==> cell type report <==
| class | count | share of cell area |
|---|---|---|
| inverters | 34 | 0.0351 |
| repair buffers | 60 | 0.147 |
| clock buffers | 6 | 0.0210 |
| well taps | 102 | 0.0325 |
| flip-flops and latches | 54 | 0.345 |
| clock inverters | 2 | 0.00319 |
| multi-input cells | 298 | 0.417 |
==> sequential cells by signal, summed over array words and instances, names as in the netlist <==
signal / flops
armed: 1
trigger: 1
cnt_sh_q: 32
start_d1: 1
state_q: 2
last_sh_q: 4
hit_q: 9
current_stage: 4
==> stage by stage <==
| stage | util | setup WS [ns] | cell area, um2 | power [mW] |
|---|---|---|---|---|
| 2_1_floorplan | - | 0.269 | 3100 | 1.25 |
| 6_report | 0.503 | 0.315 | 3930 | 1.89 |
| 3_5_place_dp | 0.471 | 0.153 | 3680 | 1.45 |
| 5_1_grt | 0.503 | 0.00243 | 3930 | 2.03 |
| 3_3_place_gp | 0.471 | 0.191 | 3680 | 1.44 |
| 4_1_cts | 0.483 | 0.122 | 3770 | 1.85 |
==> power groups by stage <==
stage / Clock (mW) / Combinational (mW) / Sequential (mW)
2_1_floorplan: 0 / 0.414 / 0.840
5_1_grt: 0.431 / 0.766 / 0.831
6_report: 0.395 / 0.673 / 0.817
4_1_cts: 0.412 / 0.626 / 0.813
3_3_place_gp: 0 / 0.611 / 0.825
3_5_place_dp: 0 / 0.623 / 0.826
**config.mk**
```make
export PLATFORM = sky130hd
export DESIGN_NAME = timer_counter_prs
export DESIGN_NICKNAME = d
export VERILOG_FILES = /design/src/rtl/timer_counter_prs.sv
export SDC_FILE = /design/constraint.sdc
export NUM_CORES = 1
export LEC_CHECK = 0
export CORE_ASPECT_RATIO = 1.75
export CORE_MARGIN = 2
export CORE_UTILIZATION = 40
export DETAILED_ROUTE_END_ITERATION = 10
export PLACE_DENSITY = 0.67
export SKIP_LAST_GASP = 1
export SYNTH_ARGS = -nofsm -noshare
export SYNTH_HDL_FRONTEND = slang
export SYNTH_SLANG_ARGS = --single-unit
```
**constraint.sdc**
```tcl
create_clock -name clk -period 3.6 [get_ports clk]
set_input_delay 0.54 -clock clk [delete_from_list [all_inputs] [get_ports clk]]
set_output_delay 0.54 -clock clk [all_outputs]
set_load 0.005 [all_outputs]
```
**src/rtl/timer_counter_prs.sv**
```systemverilog
// Segment-loadable up/down timer counter with power-of-two prescaler,
// compare match, wrap detection, sticky pending flags and a maskable interrupt.
module timer_counter_prs #(
  parameter int CNT_W = 64,
  parameter int SEG_W = 32,
  parameter int DIV_W = 4,
  localparam int NSEG  = CNT_W / SEG_W,
  localparam int PRS_W = (2**DIV_W) - 1
) (
  input  logic             clk,
  input  logic             rst_n,
  input  logic             cnt_en,
  input  logic             cnt_clr,
  input  logic             dir,
  input  logic             div_en,
  input  logic [DIV_W-1:0] div_val,
  input  logic [NSEG-1:0]  ld_sel,
  input  logic [CNT_W-1:0] ld_data,
  input  logic             cmp_en,
  input  logic [CNT_W-1:0] cmp_val,
  input  logic             cmp_ie,
  input  logic             ovf_ie,
  input  logic             cmp_clr,
  input  logic             ovf_clr,
  output logic [CNT_W-1:0] cnt,
  output logic             tick,
  output logic             cmp_match,
  output logic             ovf,
  output logic             cmp_pend,
  output logic             ovf_pend,
  output logic             irq
);

  logic [PRS_W-1:0] div_cnt;
  logic [PRS_W-1:0] div_term;
  logic [PRS_W-1:0] div_cnt_d;
  logic [CNT_W-1:0] cnt_load;
  logic [CNT_W-1:0] cnt_step;
  logic [CNT_W-1:0] cnt_d;
  logic             ld_any;
  logic             step;
  logic             wrap;

  // Terminal count 2**div_val-1 built as a thermometer mask of div_val ones.
  always_comb begin
    div_term = '0;
    for (int i = 0; i < PRS_W; i++) begin
      div_term[i] = (i < int'(div_val));
    end
  end

  assign tick   = cnt_en & (~div_en | (div_cnt == div_term));
  assign ld_any = |ld_sel;
  assign step   = tick & ~cnt_clr & ~ld_any;

  // Unselected segments keep their current value.
  always_comb begin
    cnt_load = cnt;
    for (int i = 0; i < NSEG; i++) begin
      if (ld_sel[i]) begin
        cnt_load[i*SEG_W +: SEG_W] = ld_data[i*SEG_W +: SEG_W];
      end
    end
  end

  always_comb begin
    cnt_step = cnt + 1'b1;
    wrap     = &cnt;
    if (dir) begin
      cnt_step = cnt - 1'b1;
      wrap     = (cnt == '0);
    end
  end

  always_comb begin
    cnt_d = cnt;
    if (cnt_clr) begin
      cnt_d = '0;
    end else if (ld_any) begin
      cnt_d = cnt_load;
    end else if (step) begin
      cnt_d = cnt_step;
    end
  end

  // The prescaler keeps running through load cycles; only a clear resets it.
  always_comb begin
    div_cnt_d = div_cnt;
    if (cnt_clr) begin
      div_cnt_d = '0;
    end else if (cnt_en && div_en) begin
      div_cnt_d = tick ? '0 : div_cnt + 1'b1;
    end
  end

  always_ff @(posedge clk or negedge rst_n) begin
    if (!rst_n) begin
      cnt     <= '0;
      div_cnt <= '0;
    end else begin
      cnt     <= cnt_d;
      div_cnt <= div_cnt_d;
    end
  end

  // Event pulses only come from count steps, never from loads or clears.
  always_ff @(posedge clk or negedge rst_n) begin
    if (!rst_n) begin
      cmp_match <= 1'b0;
      ovf       <= 1'b0;
    end else begin
      cmp_match <= step & cmp_en & (cnt_step == cmp_val);
      ovf       <= step & wrap;
    end
  end

  // Set beats clear when both land on the same edge.
  always_ff @(posedge clk or negedge rst_n) begin
    if (!rst_n) begin
      cmp_pend <= 1'b0;
      ovf_pend <= 1'b0;
      irq      <= 1'b0;
    end else begin
      cmp_pend <= cmp_match | (cmp_pend & ~cmp_clr);
      ovf_pend <= ovf | (ovf_pend & ~ovf_clr);
      irq      <= (cmp_pend & cmp_ie) | (ovf_pend & ovf_ie);
    end
  end

endmodule
```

> **What the task requires**:
Each entry above needs to be retyped exactly.

> **Solved problem**:
==> cell type report <==
| class | count | share of cell area |
|---|---|---|
| inverters | 34 | 0.0351 |
| repair buffers | 60 | 0.147 |
| clock buffers | 6 | 0.0210 |
| well taps | 102 | 0.0325 |
| flip-flops and latches | 54 | 0.345 |
| clock inverters | 2 | 0.00319 |
| multi-input cells | 298 | 0.417 |
==> sequential cells by signal, summed over array words and instances, names as in the netlist <==
signal / flops
armed: 1
trigger: 1
cnt_sh_q: 32
start_d1: 1
state_q: 2
last_sh_q: 4
hit_q: 9
current_stage: 4
==> stage by stage <==
| stage | util | setup WS [ns] | cell area, um2 | power [mW] |
|---|---|---|---|---|
| 2_1_floorplan | - | 0.269 | 3100 | 1.25 |
| 6_report | 0.503 | 0.315 | 3930 | 1.89 |
| 3_5_place_dp | 0.471 | 0.153 | 3680 | 1.45 |
| 5_1_grt | 0.503 | 0.00243 | 3930 | 2.03 |
| 3_3_place_gp | 0.471 | 0.191 | 3680 | 1.44 |
| 4_1_cts | 0.483 | 0.122 | 3770 | 1.85 |
==> power groups by stage <==
stage / Clock (mW) / Combinational (mW) / Sequential (mW)
2_1_floorplan: 0 / 0.414 / 0.840
5_1_grt: 0.431 / 0.766 / 0.831
6_report: 0.395 / 0.673 / 0.817
4_1_cts: 0.412 / 0.626 / 0.813
3_3_place_gp: 0 / 0.611 / 0.825
3_5_place_dp: 0 / 0.623 / 0.826
**config.mk**
```make
export PLATFORM = sky130hd
export DESIGN_NAME = timer_counter_prs
export DESIGN_NICKNAME = d
export VERILOG_FILES = /design/src/rtl/timer_counter_prs.sv
export SDC_FILE = /design/constraint.sdc
export NUM_CORES = 1
export LEC_CHECK = 0
export CORE_ASPECT_RATIO = 1.75
export CORE_MARGIN = 2
export CORE_UTILIZATION = 40
export DETAILED_ROUTE_END_ITERATION = 10
export PLACE_DENSITY = 0.67
export SKIP_LAST_GASP = 1
export SYNTH_ARGS = -nofsm -noshare
export SYNTH_HDL_FRONTEND = slang
export SYNTH_SLANG_ARGS = --single-unit
```
**constraint.sdc**
```tcl
create_clock -name clk -period 3.6 [get_ports clk]
set_input_delay 0.54 -clock clk [delete_from_list [all_inputs] [get_ports clk]]
set_output_delay 0.54 -clock clk [all_outputs]
set_load 0.005 [all_outputs]
```
**src/rtl/timer_counter_prs.sv**
```systemverilog
// Segment-loadable up/down timer counter with power-of-two prescaler,
// compare match, wrap detection, sticky pending flags and a maskable interrupt.
module timer_counter_prs #(
  parameter int CNT_W = 64,
  parameter int SEG_W = 32,
  parameter int DIV_W = 4,
  localparam int NSEG  = CNT_W / SEG_W,
  localparam int PRS_W = (2**DIV_W) - 1
) (
  input  logic             clk,
  input  logic             rst_n,
  input  logic             cnt_en,
  input  logic             cnt_clr,
  input  logic             dir,
  input  logic             div_en,
  input  logic [DIV_W-1:0] div_val,
  input  logic [NSEG-1:0]  ld_sel,
  input  logic [CNT_W-1:0] ld_data,
  input  logic             cmp_en,
  input  logic [CNT_W-1:0] cmp_val,
  input  logic             cmp_ie,
  input  logic             ovf_ie,
  input  logic             cmp_clr,
  input  logic             ovf_clr,
  output logic [CNT_W-1:0] cnt,
  output logic             tick,
  output logic             cmp_match,
  output logic             ovf,
  output logic             cmp_pend,
  output logic             ovf_pend,
  output logic             irq
);

  logic [PRS_W-1:0] div_cnt;
  logic [PRS_W-1:0] div_term;
  logic [PRS_W-1:0] div_cnt_d;
  logic [CNT_W-1:0] cnt_load;
  logic [CNT_W-1:0] cnt_step;
  logic [CNT_W-1:0] cnt_d;
  logic             ld_any;
  logic             step;
  logic             wrap;

  // Terminal count 2**div_val-1 built as a thermometer mask of div_val ones.
  always_comb begin
    div_term = '0;
    for (int i = 0; i < PRS_W; i++) begin
      div_term[i] = (i < int'(div_val));
    end
  end

  assign tick   = cnt_en & (~div_en | (div_cnt == div_term));
  assign ld_any = |ld_sel;
  assign step   = tick & ~cnt_clr & ~ld_any;

  // Unselected segments keep their current value.
  always_comb begin
    cnt_load = cnt;
    for (int i = 0; i < NSEG; i++) begin
      if (ld_sel[i]) begin
        cnt_load[i*SEG_W +: SEG_W] = ld_data[i*SEG_W +: SEG_W];
      end
    end
  end

  always_comb begin
    cnt_step = cnt + 1'b1;
    wrap     = &cnt;
    if (dir) begin
      cnt_step = cnt - 1'b1;
      wrap     = (cnt == '0);
    end
  end

  always_comb begin
    cnt_d = cnt;
    if (cnt_clr) begin
      cnt_d = '0;
    end else if (ld_any) begin
      cnt_d = cnt_load;
    end else if (step) begin
      cnt_d = cnt_step;
    end
  end

  // The prescaler keeps running through load cycles; only a clear resets it.
  always_comb begin
    div_cnt_d = div_cnt;
    if (cnt_clr) begin
      div_cnt_d = '0;
    end else if (cnt_en && div_en) begin
      div_cnt_d = tick ? '0 : div_cnt + 1'b1;
    end
  end

  always_ff @(posedge clk or negedge rst_n) begin
    if (!rst_n) begin
      cnt     <= '0;
      div_cnt <= '0;
    end else begin
      cnt     <= cnt_d;
      div_cnt <= div_cnt_d;
    end
  end

  // Event pulses only come from count steps, never from loads or clears.
  always_ff @(posedge clk or negedge rst_n) begin
    if (!rst_n) begin
      cmp_match <= 1'b0;
      ovf       <= 1'b0;
    end else begin
      cmp_match <= step & cmp_en & (cnt_step == cmp_val);
      ovf       <= step & wrap;
    end
  end

  // Set beats clear when both land on the same edge.
  always_ff @(posedge clk or negedge rst_n) begin
    if (!rst_n) begin
      cmp_pend <= 1'b0;
      ovf_pend <= 1'b0;
      irq      <= 1'b0;
    end else begin
      cmp_pend <= cmp_match | (cmp_pend & ~cmp_clr);
      ovf_pend <= ovf | (ovf_pend & ~ovf_clr);
      irq      <= (cmp_pend & cmp_ie) | (ovf_pend & ovf_ie);
    end
  end

endmodule
```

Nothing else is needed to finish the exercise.